A cl_command_queue is established using clCreateCommandQueue. A command queue is how work is scheduled to a device for execution.
A cl_kernel is created using clCreateKernel. A kernel is a function contained within a compiled cl_program object. It’s identified within the source code with a __kernel qualifier. You set the argument list for a cl_kernel object using clSetKernelArg. To glue it all together, you use clEnqueueNDRangeKernel or clEnqueueTask to enqueue a task on the command queue to execute a kernel.
A side note here is that you can use clEnqueueNativeKernel to execute native C/C++ code that isn’t compiled by OpenCL.

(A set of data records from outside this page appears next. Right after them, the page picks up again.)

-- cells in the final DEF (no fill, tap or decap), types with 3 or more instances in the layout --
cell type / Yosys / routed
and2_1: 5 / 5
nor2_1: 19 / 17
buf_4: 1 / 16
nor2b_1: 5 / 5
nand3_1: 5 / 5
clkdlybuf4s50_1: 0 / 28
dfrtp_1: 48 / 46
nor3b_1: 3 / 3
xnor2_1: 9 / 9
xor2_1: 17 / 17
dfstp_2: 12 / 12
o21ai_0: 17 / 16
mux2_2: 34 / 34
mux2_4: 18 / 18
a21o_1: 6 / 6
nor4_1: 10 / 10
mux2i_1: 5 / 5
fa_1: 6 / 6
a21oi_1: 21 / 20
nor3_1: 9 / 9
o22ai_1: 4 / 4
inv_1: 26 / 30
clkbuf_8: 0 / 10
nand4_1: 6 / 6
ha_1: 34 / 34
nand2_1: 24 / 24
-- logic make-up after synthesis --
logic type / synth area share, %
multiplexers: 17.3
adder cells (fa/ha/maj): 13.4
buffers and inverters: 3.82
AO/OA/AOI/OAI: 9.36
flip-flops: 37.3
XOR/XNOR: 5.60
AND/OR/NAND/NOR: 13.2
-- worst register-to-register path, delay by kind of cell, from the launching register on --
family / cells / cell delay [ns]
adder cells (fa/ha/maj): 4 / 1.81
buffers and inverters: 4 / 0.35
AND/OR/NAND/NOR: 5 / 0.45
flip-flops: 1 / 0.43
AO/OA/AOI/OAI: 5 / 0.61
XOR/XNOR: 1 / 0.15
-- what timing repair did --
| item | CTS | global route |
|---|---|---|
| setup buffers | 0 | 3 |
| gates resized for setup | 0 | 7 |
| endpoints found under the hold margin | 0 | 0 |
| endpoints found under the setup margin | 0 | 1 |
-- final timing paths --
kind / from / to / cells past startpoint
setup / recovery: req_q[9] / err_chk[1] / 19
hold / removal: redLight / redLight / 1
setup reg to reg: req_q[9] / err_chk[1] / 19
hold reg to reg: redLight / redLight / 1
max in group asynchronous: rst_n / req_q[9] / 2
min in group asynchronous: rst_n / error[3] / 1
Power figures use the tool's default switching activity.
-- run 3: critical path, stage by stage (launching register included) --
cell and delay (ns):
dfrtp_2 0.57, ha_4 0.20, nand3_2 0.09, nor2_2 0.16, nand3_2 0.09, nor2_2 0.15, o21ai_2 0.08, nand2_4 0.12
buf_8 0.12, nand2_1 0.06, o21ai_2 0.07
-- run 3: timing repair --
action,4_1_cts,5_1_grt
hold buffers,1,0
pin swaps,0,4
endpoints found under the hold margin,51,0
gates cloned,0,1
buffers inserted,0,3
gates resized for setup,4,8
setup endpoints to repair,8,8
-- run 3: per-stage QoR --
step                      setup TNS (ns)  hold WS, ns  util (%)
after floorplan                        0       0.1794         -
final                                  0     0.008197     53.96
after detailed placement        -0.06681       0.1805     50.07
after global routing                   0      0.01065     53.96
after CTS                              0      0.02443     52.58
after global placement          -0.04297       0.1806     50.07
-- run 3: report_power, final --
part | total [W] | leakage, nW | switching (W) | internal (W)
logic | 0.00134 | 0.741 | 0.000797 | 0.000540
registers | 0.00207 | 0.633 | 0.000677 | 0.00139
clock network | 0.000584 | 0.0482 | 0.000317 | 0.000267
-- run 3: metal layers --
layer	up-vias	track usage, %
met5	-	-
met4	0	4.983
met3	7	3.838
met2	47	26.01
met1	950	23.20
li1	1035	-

At least if you can identify some form of meaning when you come across these type names, you won’t be totally in the dark. Next up, we’ll create a host program and OpenCL routine - compile, build and run!
The Host
The host application is responsible for engaging with the OpenCL api to setup all of the objects described above. It’s also responsible for locating the OpenCL source code and making it available for compilation at run time. In this first snippet of code, we use the OpenCL api to establish the management platform and devices that are available to execute our code. Majority of the OpenCL api standardises itself around returning error codes from all of the functions.
cl_platform_id platform;
cl_device_id device;
int err;
/* find any available platform */
err = clGetPlatformIDs(1, &platform, NULL);
/* determine if we failed */
if (err < 0) {
perror("Unable to identify a platform");
exit(1);
}
/* try to acquire the GPU device */
err = clGetDeviceIDs(platform, CL_DEVICE_TYPE_GPU, 1, &device, NULL);
/* if no GPU was found, fail-back to the CPU */
if (err == CL_DEVICE_NOT_FOUND) {
err = clGetDeviceIDs(platform, CL_DEVICE_TYPE_CPU, 1, &device, NULL);
}
/* check that we did acquire a device */
if (err < 0) {
perror("Unable to acquire any devices");
exit(1);
}At this point, we have “platform” which will (hopefully) contain a platform ID identifying our management platform and “device” should either refer to the GPU or CPU (failing to find a GPU). The next step is to create a context and your OpenCL program from source.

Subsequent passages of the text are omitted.